Indem die USA unter dem Vorwand einer feindlichen Bedrohung geostrategische und machtpolitische Interessen militärisch durchsetzen, werden die Zonen ihrer Kriegführung auch zum Austragungsort des eigenen Sozialkampfs. Innere Konflikte werden an äußere Feinde adressiert, was nur funktioniert, so lange das Konstrukt der Bedrohung halbwegs glaubwürdig ist. Nach acht Jahren in Afghanistan mehren sich auch an diesem Kriegsschauplatz die Zweifel daran, ob die unterstellte Ausgangslage den weiteren Einsatz eigener Soldaten noch legitimiert. Je mehr danach gefragt wird, welche Gründe für die Kriegführung in fremden Ländern vorliegen könnten, desto weniger ist auszuschließen, daß US-Soldaten darüber nachdenken, für wen tatsächlich sie ihr Leben riskieren. Die Verschärfung des Sozialkampfes in den USA könnte Soldaten aus ethnischen Minderheiten und verarmten Familien erkennen lassen, daß diejenigen, die dafür verantwortlich sind, daß ihre Angehörigen und Freunde hungern, auf der Straße leben oder unter vermeidbaren Erkrankungen leiden, nicht in Afghanistan und im Irak zu Hause sind, sondern im eigenen Land.
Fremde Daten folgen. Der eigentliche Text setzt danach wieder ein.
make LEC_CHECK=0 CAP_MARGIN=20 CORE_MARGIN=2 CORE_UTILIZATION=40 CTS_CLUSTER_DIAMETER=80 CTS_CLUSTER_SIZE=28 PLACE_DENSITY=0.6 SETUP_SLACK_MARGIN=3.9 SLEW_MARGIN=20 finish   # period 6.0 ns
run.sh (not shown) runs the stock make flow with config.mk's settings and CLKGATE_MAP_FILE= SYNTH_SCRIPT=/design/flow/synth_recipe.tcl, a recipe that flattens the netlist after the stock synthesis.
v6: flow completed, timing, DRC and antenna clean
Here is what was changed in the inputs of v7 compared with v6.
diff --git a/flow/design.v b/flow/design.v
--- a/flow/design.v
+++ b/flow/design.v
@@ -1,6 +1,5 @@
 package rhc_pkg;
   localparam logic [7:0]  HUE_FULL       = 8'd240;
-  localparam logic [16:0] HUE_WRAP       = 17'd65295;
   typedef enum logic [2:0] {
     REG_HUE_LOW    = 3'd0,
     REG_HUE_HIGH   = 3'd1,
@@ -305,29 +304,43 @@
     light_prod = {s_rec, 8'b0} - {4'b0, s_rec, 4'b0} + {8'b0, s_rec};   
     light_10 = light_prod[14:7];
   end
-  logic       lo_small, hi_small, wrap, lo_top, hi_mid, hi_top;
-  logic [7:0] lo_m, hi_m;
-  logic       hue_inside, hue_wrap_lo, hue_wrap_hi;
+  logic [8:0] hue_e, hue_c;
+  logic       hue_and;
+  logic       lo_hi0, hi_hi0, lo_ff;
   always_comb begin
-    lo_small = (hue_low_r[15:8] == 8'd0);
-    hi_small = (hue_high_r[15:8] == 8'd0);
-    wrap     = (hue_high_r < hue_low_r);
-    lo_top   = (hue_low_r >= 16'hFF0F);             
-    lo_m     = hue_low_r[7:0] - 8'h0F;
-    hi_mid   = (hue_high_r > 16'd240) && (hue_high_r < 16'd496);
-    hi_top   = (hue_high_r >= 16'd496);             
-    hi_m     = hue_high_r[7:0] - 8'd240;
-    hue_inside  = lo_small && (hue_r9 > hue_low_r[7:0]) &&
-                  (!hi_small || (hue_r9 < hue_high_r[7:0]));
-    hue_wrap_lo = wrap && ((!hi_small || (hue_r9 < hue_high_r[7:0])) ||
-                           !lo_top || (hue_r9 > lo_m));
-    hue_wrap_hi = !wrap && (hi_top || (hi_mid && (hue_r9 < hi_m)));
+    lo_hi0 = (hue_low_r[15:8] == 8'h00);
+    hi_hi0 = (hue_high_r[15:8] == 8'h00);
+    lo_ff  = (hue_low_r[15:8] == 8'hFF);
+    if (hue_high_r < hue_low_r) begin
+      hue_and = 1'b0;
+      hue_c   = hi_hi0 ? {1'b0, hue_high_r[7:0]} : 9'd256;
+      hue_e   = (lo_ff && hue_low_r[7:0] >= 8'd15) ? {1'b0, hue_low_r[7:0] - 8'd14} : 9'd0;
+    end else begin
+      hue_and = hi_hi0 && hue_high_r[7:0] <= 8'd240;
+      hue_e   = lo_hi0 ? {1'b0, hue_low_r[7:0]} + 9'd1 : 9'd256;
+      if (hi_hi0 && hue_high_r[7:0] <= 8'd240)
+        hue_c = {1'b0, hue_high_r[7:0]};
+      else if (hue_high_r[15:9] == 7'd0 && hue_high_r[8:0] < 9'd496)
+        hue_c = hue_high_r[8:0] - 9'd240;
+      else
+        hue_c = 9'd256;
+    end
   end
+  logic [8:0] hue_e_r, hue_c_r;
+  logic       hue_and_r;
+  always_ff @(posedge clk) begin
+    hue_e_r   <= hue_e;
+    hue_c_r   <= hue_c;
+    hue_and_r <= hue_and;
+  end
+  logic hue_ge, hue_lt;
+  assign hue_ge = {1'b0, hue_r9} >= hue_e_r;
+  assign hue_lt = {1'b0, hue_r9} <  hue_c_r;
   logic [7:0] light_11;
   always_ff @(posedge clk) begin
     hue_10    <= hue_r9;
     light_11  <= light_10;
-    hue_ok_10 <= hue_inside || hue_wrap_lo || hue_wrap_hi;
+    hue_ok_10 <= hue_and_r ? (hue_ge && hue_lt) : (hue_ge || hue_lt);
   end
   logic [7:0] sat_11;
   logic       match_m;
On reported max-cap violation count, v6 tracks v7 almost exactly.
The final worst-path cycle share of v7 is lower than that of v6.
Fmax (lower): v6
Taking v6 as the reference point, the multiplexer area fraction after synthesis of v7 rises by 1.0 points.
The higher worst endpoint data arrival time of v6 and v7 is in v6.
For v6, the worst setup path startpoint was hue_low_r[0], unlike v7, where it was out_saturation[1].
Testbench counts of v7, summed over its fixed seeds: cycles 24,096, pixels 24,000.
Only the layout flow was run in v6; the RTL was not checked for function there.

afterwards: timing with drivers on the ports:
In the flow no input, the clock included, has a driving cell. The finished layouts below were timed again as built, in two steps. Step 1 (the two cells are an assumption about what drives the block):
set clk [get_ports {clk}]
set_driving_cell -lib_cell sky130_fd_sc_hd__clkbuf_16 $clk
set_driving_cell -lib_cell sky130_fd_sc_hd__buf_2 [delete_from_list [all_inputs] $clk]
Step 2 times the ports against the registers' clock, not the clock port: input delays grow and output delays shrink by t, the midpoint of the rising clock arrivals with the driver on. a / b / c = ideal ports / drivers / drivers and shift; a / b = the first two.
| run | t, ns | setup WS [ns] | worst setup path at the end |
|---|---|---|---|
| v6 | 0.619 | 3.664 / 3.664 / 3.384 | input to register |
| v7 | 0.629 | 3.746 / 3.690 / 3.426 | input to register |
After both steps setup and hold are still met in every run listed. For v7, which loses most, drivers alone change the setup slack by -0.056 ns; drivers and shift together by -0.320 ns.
Ein solcher Verdacht kann auch durch noch so viel patriotische Emphase nicht ertränkt werden, wenn die materiellen Lebensumstände jeden Tag beweisen, daß die Soldaten und ihre Opfer für Interessen Dritter sterben, denen nur die eigenen Privilegien von Belang sind. Auch wenn die Ansicht, daß der Feind im eigenen Land steht, unter US-Soldaten kaum jemals Breitenwirkung entfalten dürfte, reichen Einzelfälle wie die Nidals aus, um die Kampfkraft der ganzen Kriegsmaschine in Frage zu stellen. Aus diesem Grund greifen die psychologistischen und gesinnungsorientierten Analysen des Anschlags von Fort Hood zu kurz.